NoteEdits made to attributes within a parent scene have precedence over modifications made to the same attributes in the referenced child scene file lower in the hierarchy.

When a referenced file is unloaded, any edits that were made to the referenced contents in the parent scene file remain in the reference node that was created when the file was first referenced. You can think of a reference node as an attribute storage area that keeps track of modifications to the attributes, dependency graph connections, and DAG hierarchy changes that occur for any file referenced by the parent scene. It stores the edits that were applied to the referenced contents within the parent scene file, when the referenced file is unloaded. The reference node does not store edits that occur above it in the file referencing hierarchy.

When a referenced child file is loaded after previously being unloaded, the edits that were stored in the parent scene's reference node are applied to the appropriate nodes within the parent scene and the referenced data appears in the scene. This process occurs for each reference file in the parent scene each time a reference file is unloaded and loaded.
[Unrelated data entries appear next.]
--- src/rtl/reset_sequencer_pkg.sv ---
// Shared types and constants for the FlippyBit reset sequencer.
package reset_seq_pkg;

  typedef enum logic [2:0] {
    ST_IDLE,
    ST_HOLD,
    ST_WAIT2,
    ST_ACK2,
    ST_WAIT1,
    ST_ACK1,
    ST_WAIT0,
    ST_ACK0
  } state_t;

  localparam logic [1:0] CAUSE_POWERUP  = 2'b00;
  localparam logic [1:0] CAUSE_BUTTON   = 2'b01;
  localparam logic [1:0] CAUSE_GAMEOVER = 2'b10;
  localparam logic [1:0] CAUSE_FAULT    = 2'b11;

  localparam int STAGE_0 = 0;
  localparam int STAGE_1 = 1;
  localparam int STAGE_2 = 2;

  function automatic bit fits_width(input longint unsigned value, input int unsigned width);
    if (width >= 64) return 1'b1;
    return value < (64'd1 << width);
  endfunction

endpackage

--- src/rtl/reset_sequencer_seq_timer.sv ---
// Shared delay counter; o_expire is high on the last cycle of a target-length interval.
module seq_timer #(
  parameter int unsigned CNT_W = 32
) (
  input  logic             clock,
  input  logic             reset,
  input  logic             i_clear,
  input  logic [CNT_W-1:0] i_target,
  output logic             o_expire
);

  logic [CNT_W-1:0] r_count;
  logic [CNT_W-1:0] w_last;

  // A target of zero behaves like a target of one.
  always_comb begin
    w_last = '0;
    if (i_target != '0) w_last = i_target - CNT_W'(1);
  end

  assign o_expire = (r_count == w_last);

  always_ff @(posedge clock or posedge reset) begin
    if (reset)        r_count <= '0;
    else if (i_clear) r_count <= '0;
    else              r_count <= r_count + CNT_W'(1);
  end

endmodule

--- src/rtl/reset_sequencer.sv ---
// Staged release of the three subsystem resets (2 -> 1 -> 0) with request
// arbitration and ack-timeout fault restart.
module reset_sequencer
  import reset_seq_pkg::*;
#(
  parameter int unsigned     CNT_W         = 32,
  parameter longint unsigned HOLD_CYCLES   = 1000,
  parameter longint unsigned STAGE_DELAY_2 = 50000000,
  parameter longint unsigned STAGE_DELAY_1 = 200000000,
  parameter longint unsigned STAGE_DELAY_0 = 250000000,
  parameter longint unsigned ACK_TIMEOUT   = 1000000
) (
  input  logic       clock,
  input  logic       reset,
  input  logic       req_button,
  input  logic       req_gameover,
  input  logic [2:0] stage_ack,
  output logic [2:0] reset_out,
  output logic       busy,
  output logic       done,
  output logic [1:0] cause
);

  if (!(fits_width(HOLD_CYCLES, CNT_W) && fits_width(STAGE_DELAY_2, CNT_W) &&
        fits_width(STAGE_DELAY_1, CNT_W) && fits_width(STAGE_DELAY_0, CNT_W) &&
        fits_width(ACK_TIMEOUT, CNT_W))) begin : g_param_check
    $error("reset_sequencer: a delay parameter does not fit in CNT_W bits");
  end

  localparam logic [CNT_W-1:0] L_HOLD = CNT_W'(HOLD_CYCLES);
  localparam logic [CNT_W-1:0] L_D2   = CNT_W'(STAGE_DELAY_2);
  localparam logic [CNT_W-1:0] L_D1   = CNT_W'(STAGE_DELAY_1);
  localparam logic [CNT_W-1:0] L_D0   = CNT_W'(STAGE_DELAY_0);
  localparam logic [CNT_W-1:0] L_TO   = CNT_W'(ACK_TIMEOUT);

  state_t           r_state, w_state_nxt;
  logic             r_btn_q, r_go_q;
  logic             w_btn_edge, w_go_edge, w_fault, w_restart;
  logic             w_expire, w_timer_clear, w_ack_cur, w_in_ack;
  logic [CNT_W-1:0] w_target;
  logic [2:0]       r_reset_out, w_rst_nxt;
  logic             r_busy, r_done, w_busy_nxt, w_done_nxt;
  logic [1:0]       r_cause, w_cause_nxt;

  assign w_btn_edge = req_button & ~r_btn_q;
  assign w_go_edge  = req_gameover & ~r_go_q;

  always_comb begin
    w_target  = '0;
    w_ack_cur = 1'b0;
    w_in_ack  = 1'b0;
    case (r_state)
      ST_HOLD:  w_target = L_HOLD;
      ST_WAIT2: w_target = L_D2;
      ST_WAIT1: w_target = L_D1;
      ST_WAIT0: w_target = L_D0;
      ST_ACK2:  begin w_target = L_TO; w_in_ack = 1'b1; w_ack_cur = stage_ack[STAGE_2]; end
      ST_ACK1:  begin w_target = L_TO; w_in_ack = 1'b1; w_ack_cur = stage_ack[STAGE_1]; end
      ST_ACK0:  begin w_target = L_TO; w_in_ack = 1'b1; w_ack_cur = stage_ack[STAGE_0]; end
      default:  w_target = '0;
    endcase
  end

  assign w_fault   = w_in_ack & ~w_ack_cur & w_expire;
  assign w_restart = w_btn_edge | w_go_edge | w_fault;

  always_ff @(posedge clock or posedge reset) begin
    if (reset) r_state <= ST_HOLD;
    else       r_state <= w_state_nxt;
  end

  always_comb begin
    w_state_nxt = r_state;
    if (w_restart) begin
      w_state_nxt = ST_HOLD;
    end else begin
      case (r_state)
        ST_HOLD:  if (w_expire)  w_state_nxt = ST_WAIT2;
        ST_WAIT2: if (w_expire)  w_state_nxt = ST_ACK2;
        ST_ACK2:  if (w_ack_cur) w_state_nxt = ST_WAIT1;
        ST_WAIT1: if (w_expire)  w_state_nxt = ST_ACK1;
        ST_ACK1:  if (w_ack_cur) w_state_nxt = ST_WAIT0;
        ST_WAIT0: if (w_expire)  w_state_nxt = ST_ACK0;
        ST_ACK0:  if (w_ack_cur) w_state_nxt = ST_IDLE;
        default:  w_state_nxt = r_state;
      endcase
    end
  end

  // Outputs are decoded from the next state so they change on the same edge as the state.
  always_comb begin
    case (w_state_nxt)
      ST_HOLD, ST_WAIT2: w_rst_nxt = 3'b111;
      ST_ACK2, ST_WAIT1: w_rst_nxt = 3'b011;
      ST_ACK1, ST_WAIT0: w_rst_nxt = 3'b001;
      default:           w_rst_nxt = 3'b000;
    endcase
    w_busy_nxt  = (w_state_nxt != ST_IDLE);
    w_done_nxt  = (r_state == ST_ACK0) && (w_state_nxt == ST_IDLE);
    w_cause_nxt = r_cause;
    if (w_btn_edge)     w_cause_nxt = CAUSE_BUTTON;
    else if (w_go_edge) w_cause_nxt = CAUSE_GAMEOVER;
    else if (w_fault)   w_cause_nxt = CAUSE_FAULT;
  end

  assign w_timer_clear = w_restart | (w_state_nxt != r_state) | (r_state == ST_IDLE);

  seq_timer #(.CNT_W(CNT_W)) u_timer (
    .clock    (clock),
    .reset    (reset),
    .i_clear  (w_timer_clear),
    .i_target (w_target),
    .o_expire (w_expire)
  );

  always_ff @(posedge clock or posedge reset) begin
    if (reset) begin
      r_btn_q     <= 1'b0;
      r_go_q      <= 1'b0;
      r_reset_out <= 3'b111;
      r_busy      <= 1'b1;
      r_done      <= 1'b0;
      r_cause     <= CAUSE_POWERUP;
    end else begin
      r_btn_q     <= req_button;
      r_go_q      <= req_gameover;
      r_reset_out <= w_rst_nxt;
      r_busy      <= w_busy_nxt;
      r_done      <= w_done_nxt;
      r_cause     <= w_cause_nxt;
    end
  end

  assign reset_out = r_reset_out;
  assign busy      = r_busy;
  assign done      = r_done;
  assign cause     = r_cause;

endmodule
--- config.mk ---
export PLATFORM = sky130hd
export DESIGN_NAME = reset_sequencer
export DESIGN_NICKNAME = d
export VERILOG_FILES = /design/src/rtl/reset_sequencer_pkg.sv /design/src/rtl/reset_sequencer_seq_timer.sv /design/src/rtl/reset_sequencer.sv
export SDC_FILE = /design/constraint.sdc
export NUM_CORES = 1
export LEC_CHECK = 0
export ABC_AREA = 0
export BUFFER_PORTS_ARGS = -buffer_cell sky130_fd_sc_hd__buf_2
export CORE_UTILIZATION = 52
export CTS_CLUSTER_DIAMETER = 40
export DETAILED_ROUTE_END_ITERATION = 10
export PLACE_DENSITY = 0.74
export SLEW_MARGIN = 20
export SYNTH_ARGS = -nofsm -noshare
export SYNTH_HDL_FRONTEND = slang
export SYNTH_SLANG_ARGS = --single-unit
--- constraint.sdc ---
create_clock -name clock -period 2.4 [get_ports clock]
set_input_delay 0.48 -clock clock [delete_from_list [all_inputs] [get_ports clock]]
set_output_delay 0.48 -clock clock [all_outputs]
set_load 0.02 [all_outputs]
=== Word-level counts from Yosys, hierarchy flattened ===
Cells that the tools add are included.

* $add $sub $neg: 2
* Eq/ne operators: 15
* Muxes and demuxes: 18
* Bitwise operators: 11
* Reduce and logical (&&, ||, !) cells: 10

{| class="wikitable"
|+ Operator list
! kind !! count
|-
| one-hot mux 28 bit (5 select lines) || 1
|-
| two-way mux 32 bit || 2
|-
| adder 32 x 1 -> 32 bit (second input constant) || 1
|-
| == test 32 bit || 1
|-
| nonzero test 32 bit || 1
|-
| subtractor 28 x 1 -> 29 bit (second input constant) || 1
|-
| two-way mux 3 bit || 8
|-
| == test 3 bit (second input constant) || 7
|-
| one-hot mux 3 bit (7 select lines) || 1
|-
| == test 3 x 2 -> 1 bit (second input constant) || 4
|-
| one-hot mux 3 bit (3 select lines) || 1
|-
| == test 3 x 1 -> 1 bit (second input constant) || 2
|-
| logical NOT 3 bit || 2
|-
| two-way mux 2 bit || 3
|-
| nonzero test 3 bit || 2
|-
| OR reduction 2 bit || 3
|-
| bitwise AND 1 bit || 4
|-
| OR 1 bit || 4
|-
| inequality test 3 bit || 1
|-
| NOT 1 bit || 3
|-
| one-hot mux 1 bit (3 select lines) || 1
|-
| OR reduction 3 bit || 1
|-
| logical AND 1 bit || 1
|-
| two-way mux 1 bit || 1
|}

* Register bits after elaboration: 44
* Bits of input ports: 7
* Output and inout port bits: 7
* Word-level logic and storage cells: 64

=== Depth between registers and ports, before layout ===
* Depth in word-level cells: 13
* Gate-level depth with buffers: 11
* Gate-level depth less buffers: 8

=== Hierarchy ===
Synthesis repeated with hierarchy kept, for this count alone.

* Cells, all modules: 442
* Area total of the unflattened synthesis: 3682.3 um2

{| class="wikitable"
|+ By module, submodules not included
! module !! instances !! cells an instance !! area an instance (um2) !! sequential area each (um2)
|-
| seq_timer || 1 || 363 || 2951.6 || 800.8
|-
| reset_sequencer || 1 || 79 || 730.7 || 306.5
|}

=== Worst setup path after synthesis ===
OpenSTA, ideal clock, no wires.

* Kind: flip-flop to flip-flop
* Start: reg r_state[0]
* End: reg r_done, in the netlist done
* Library setup time: 68 ps
* Arrival: 2312 ps
* Data required time: 2332 ps
* Path slack: 20 ps
* Stages on the path, launching flop included: 10
* Buffers on the path: 1
* Clock period less this slack: 2380 ps
* Cell sequence: dfstp_2 -> nor2b_1 -> or4_1 -> a221oi_2 -> nand4_1 -> nor3_4 -> and3_1 -> buf_4 -> o21a_2 -> and4bb_1

* Cells in the longest elaborated chain, start to end: 11
* Elaborated cells between the ends (all ways): 30
* Classes of those cells: add/sub: 1; eq/ne: 8; mux: 13; bitwise: 4; reduce/logical: 4

{| class="wikitable"
|+ Ends and longest elaborated chain
! element !! line !! text
|-
| from (decl) || reset_sequencer.sv:36 || <nowiki>state_t r_state, w_state_nxt;</nowiki>
|-
| from (signal assigned) || reset_sequencer.sv:69 || <nowiki>else r_state <= w_state_nxt;</nowiki>
|-
| == test 3 bit (tied with other cells) || reset_sequencer.sv:52, reset_sequencer.sv:77, reset_sequencer.sv:99 ||
|-
| OR reduction 3 bit (no line) || - ||
|-
| one-hot mux 28 bit (5 select lines) || reset_sequencer.sv:52 || <nowiki>case (r_state)</nowiki>
|-
| subtractor 28 x 1 -> 29 bit or nonzero test 32 bit (tied branches) || reset_sequencer_seq_timer.sv:18 || <nowiki>if (i_target != '0) w_last = i_target - CNT_W'(1);</nowiki>
|-
| two-way mux 32 bit || reset_sequencer_seq_timer.sv:18 ||
|-
| == test 32 bit || reset_sequencer_seq_timer.sv:21 || <nowiki>assign o_expire = (r_count == w_last);</nowiki>
|-
| two-way mux 3 bit (tied with other cells) || reset_sequencer.sv:83 || <nowiki>ST_WAIT0: if (w_expire) w_state_nxt = ST_ACK0;</nowiki>
|-
| one-hot mux 3 bit (7 select lines) or OR 1 bit (tied branches) || reset_sequencer.sv:77, reset_sequencer.sv:65 ||
|-
| two-way mux 3 bit || reset_sequencer.sv:74 || <nowiki>if (w_restart) begin</nowiki>
|-
| logical NOT 3 bit || reset_sequencer.sv:99 || <nowiki>w_done_nxt = (r_state == ST_ACK0) && (w_state_nxt == ST_IDLE);</nowiki>
|-
| logical AND 1 bit * || reset_sequencer.sv:99 ||
|-
| net w_done_nxt || reset_sequencer.sv:42 || <nowiki>logic r_busy, r_done, w_busy_nxt, w_done_nxt;</nowiki>
|-
| to (signal assigned) || reset_sequencer.sv:129 || <nowiki>r_done <= w_done_nxt;</nowiki>
|-
| to (decl) || reset_sequencer.sv:42 ||
|}

The timed path passes the listed nets; every way through them passes the cells marked *.
A chain may end at the register's enable or synchronous reset.

=== Worst setup path in the final report ===
* Start: reg r_state[1]
* End: reg u_timer.r_count[11]

* Cells in the longest elaborated chain, start to end: 13
* Elaborated cells between the ends (all ways): 33
* Classes of those cells: add/sub: 1; eq/ne: 9; mux: 14; bitwise: 6; reduce/logical: 3

{| class="wikitable"
|+ Ends and longest elaborated chain
! element !! line !! text
|-
| == test 3 bit or == test 3 x 2 -> 1 bit (tied branches) || reset_sequencer.sv:52, reset_sequencer.sv:77 ||
|-
| OR reduction 3 bit (no line) || - ||
|-
| one-hot mux 28 bit (5 select lines) || reset_sequencer.sv:52 ||
|-
| subtractor 28 x 1 -> 29 bit or nonzero test 32 bit (tied branches) || reset_sequencer_seq_timer.sv:18 ||
|-
| two-way mux 32 bit || reset_sequencer_seq_timer.sv:18 ||
|-
| == test 32 bit || reset_sequencer_seq_timer.sv:21 ||
|-
| two-way mux 3 bit (tied with other cells) || reset_sequencer.sv:83 ||
|-
| one-hot mux 3 bit (7 select lines) or OR 1 bit (tied branches) || reset_sequencer.sv:77, reset_sequencer.sv:65 ||
|-
| two-way mux 3 bit || reset_sequencer.sv:74 ||
|-
| inequality test 3 bit || reset_sequencer.sv:106 || <nowiki>assign w_timer_clear = w_restart | (w_state_nxt != r_state) | (r_state == ST_IDLE);</nowiki>
|-
| OR 1 bit || reset_sequencer.sv:106 ||
|-
| OR 1 bit * || reset_sequencer.sv:106 ||
|-
| two-way mux 32 bit * || reset_sequencer_seq_timer.sv:25 || <nowiki>else if (i_clear) r_count <= '0;</nowiki>
|-
| to (signal assigned) || reset_sequencer_seq_timer.sv:26 || <nowiki>else r_count <= r_count + CNT_W'(1);</nowiki>
|-
| to (decl) || reset_sequencer_seq_timer.sv:12 || <nowiki>logic [CNT_W-1:0] r_count;</nowiki>
|}

Every way passes the cells marked *; elsewhere a longest branch is shown, timed or not.

==> flow_summary.toml <==
[grt]
grt_max_degree = 26
gr-total-overflow = 0
first_global_vias = 2095
grt_pass1_wl_um = 10000
grt_usage_pct = 24.6
antenna_found_initial = 0

[synth]
synth_cells = 301
synth-edff-count = 0
syn_area_per_cell_um2 = 8.71
synthFlopType = "dfrtp_1"
synth_nets = 309
synth_async_sr_flop_share_pct = 100
synth_seq_area_share_pct = 42.2
synth-seq-cells = 44
ys_warn_count = 0
ys_types = 55
synthesis.area_um2 = 2620

[worst_setup_path]
reg2reg_slack_ps = -200
start_kind = "register"
r2r-start = "r_state[1]"
critPathMaxStageDelay_ps = 420
crit_path_end_kind = "register"
startpoint = "r_state[1]"
critPathMostFrequentCell = "buf_4"
cp.required_ps = 2640
cp.arrival_ps = 2840
critPathMaxFanout = 7
worstPathCellList = "buf_4, o21ai_2, o21ai_0, or3_1, nand4_1, nor3_4, buf_4, or3_4, buf_12, clkbuf_16, nor2_1"
slowest_stage = "dfrtp_1"
criticalPathCategory = "register to register"

[floorplan]
die_h_um = 73.0
initial_core_util_pct = 54.8
top_level_ports = 14
coreArea_um2 = 4790
dieArea_um2 = 5330
rows = 25
dieWidth_um = 73.0

[pwr]
p_int_mw = 1.19
total_power_mw = 1.54
p_seq_share_pct = 50.1
leakagePower_nw = 1.36
power.switching_uw = 356
switching_share_pct = 23.0
powerDensity_nw_per_um2 = 471
clockPowerShare_pct = 40.1
power_frac_comb_pct = 9.8
vdd_drop_max_v = 0.000324

[run_status]
violations = "setup timing"
outcome = "complete, but fails checks"

[finish]
seq_area_um2 = 1110
layout-drive-gt1-share_pct = 26.0
num-fill-cells = 377
multi_input_area_um2 = 1530
fin_nets = 349
fin_cells = 409
synthToLayoutAreaGrowth_pct = 25.1
post-route-util_pct = 68.6
final_cell_mix = "38 x nor2_1, 38 x dfrtp_1, 31 x nand2_1"
antenna_cells = 0

[detailed_routing]
drc = 0
wl_met2_um = 2990
wl_um = 6250
met3WireLength_um = 239
avgViaCountPerCell = 5.64
top_layer_used = "met4"
via_count = 2307
wl_met1_um = 2930
postRouteAntennaNets = 0
wl_per_cell_um = 15.3
drt_iter0_drc = 133
dr.pass1.iters = 5

[timing]
hold_viol_final = 0
setup_violations = 39
hold_slack_ps = 178
period_share_pct = 108
skew_ps = 10.1
rsz0062_at_grt = "yes"
max-slew-margin-rel_pct = 56.2
post-route-min-period_ps = 2600
tightest_slew_ps = 653
fmax_mhz = 384
maxSlewViolCount = 0
worst_slack_ps = -202

[clock_network]
clock_path_buffers = 2
cts-root-buf = "clkbuf_8"
numCtsBuffers = 5
ctsHoldBuffers = 0
clock-sinks = 44
clkTransAtPathRegs_ps = 90
cts_tree = "yes"
htreeDepth = 2
worstSkewPairLatency_ps = 300

[placement]
detailed_place_hpwl_um = 4360
io_buffers = 13
dp_cells = 396
dp_slack_ps = -60.5
routabilityCongestion = 0.915

[flow_run]
max_cap_viol_count = 0

[worst_hold_path]
hold_class = "input port to async pin"
## power groups by stage
stage / sequential [mW] / combinational, mW / clock (mW)
after floorplan: 0.788 / 0.0658 / 0
after global placement: 0.786 / 0.104 / 0
after detailed placement: 0.786 / 0.106 / 0
after CTS: 0.772 / 0.106 / 0.631
after global routing: 0.776 / 0.168 / 0.662
final: 0.774 / 0.152 / 0.620
## kinds of logic (layout without fill, tap and decap cells)
logic type               Yosys count  count (layout)  synth area share [%]
AND/OR/NAND/NOR                  149             149                  28.5
AO/OA/AOI/OAI                     49              49                  12.6
flip-flops                        44              44                  42.2
XOR/XNOR                          30              30                  10.0
buffers and inverters             22              63                  3.82
multiplexers                       6               6                  2.29
adder cells (fa/ha/maj)            1               1                 0.477
## critical path: cells and delay by family, from the launching register on
family,cells,cell delay (ps)
and+or+nand+nor,5,1130
buffers and inverters,4,610
DFF,1,420
AOI/OAI and AO/OA,2,390
## sequential cells by signal, indices dropped and copies added, names as in the netlist
signal / cells
r_btn_q: 1
busy: 1
cause: 2
reset_out: 3
r_go_q: 1
done: 1
u_timer.r_count: 32
r_state: 3
## through the flow
stage / cell area [µm²] / TNS (ps)
finish: 3280 / -3290
global route: 3280 / -8510
detailed placement: 2940 / -156
global placement: 2940 / -121
floorplan: 2620 / 0
CTS: 3070 / -1860
## repair_timing
item / 4_1_cts / 5_1_grt
pin swaps: 0 / 14
resized for setup: 1 / 39
gates cloned: 0 / 1
buffers inserted: 1 / 3
setup endpoints to repair: 36 / 41
## layer usage
| metal | up-vias | GRT usage, % |
|---|---|---|
| li1 | 1129 | - |
| met1 | 1115 | 33.2 |
| met2 | 53 | 40.0 |
| met3 | 10 | 4.83 |
| met4 | 0 | 7.41 |
| met5 | - | 0 |
## final timing paths
check | end | cells after the start
max reg2reg | u_timer.r_count[11] | 11
max | u_timer.r_count[11] | 11
max in group asynchronous | busy | 3
min in group clock | r_go_q | 1
min | u_timer.r_count[14] | 2
min reg2reg | u_timer.r_count[0] | 1
## cell usage after synthesis, types with 4 or more instances
library cell	instances	area [µm²]
nor2_1	51	191
dfrtp_1	39	976
nand2_1	31	116
xor2_1	21	184
o21ai_0	16	80.1
buf_2	10	50.1
nand3_1	10	50.1
and3_1	9	56.3
xnor2_1	9	78.8
nand4_1	8	50.1
inv_1	6	22.5
mux2i_1	6	60.1
nand2b_1	6	37.5
nor4_1	6	37.5
a21oi_1	5	25.0
dfstp_2	5	131
nor2b_1	5	31.3
clkbuf_1	4	15.0
nor3_1	4	20.0
## layout make-up
class / count / share of cell area (%)
clock inverter: 1 / 0.915
clock buffer: 7 / 2.94
timing repair buffer: 49 / 12.4
sequential: 44 / 33.8
multi-input combinational: 235 / 46.7
tap: 67 / 2.55
inverter: 6 / 0.686
Power figures use the tool's default switching activity.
When a referenced child file is loaded after previously being unloaded, the order in which modifications are applied occurs from the bottom of the referencing hierarchy upwards. That is, any modifications that pre-existed at the various levels of the file referencing hierarchy are resolved by first going to the lowest level of the hierarchy, resolving any connections and modifications at that level, and then resolving modifications and connections at the next highest level of the hierarchy.

NoteWhen a referenced file is modified outside of the file reference scenario (that is, one user modifies the file directly while another accesses the same file through the parent file simultaneously), any modifications made to the referenced file do not appear in the parent scene until you re-load the referenced file.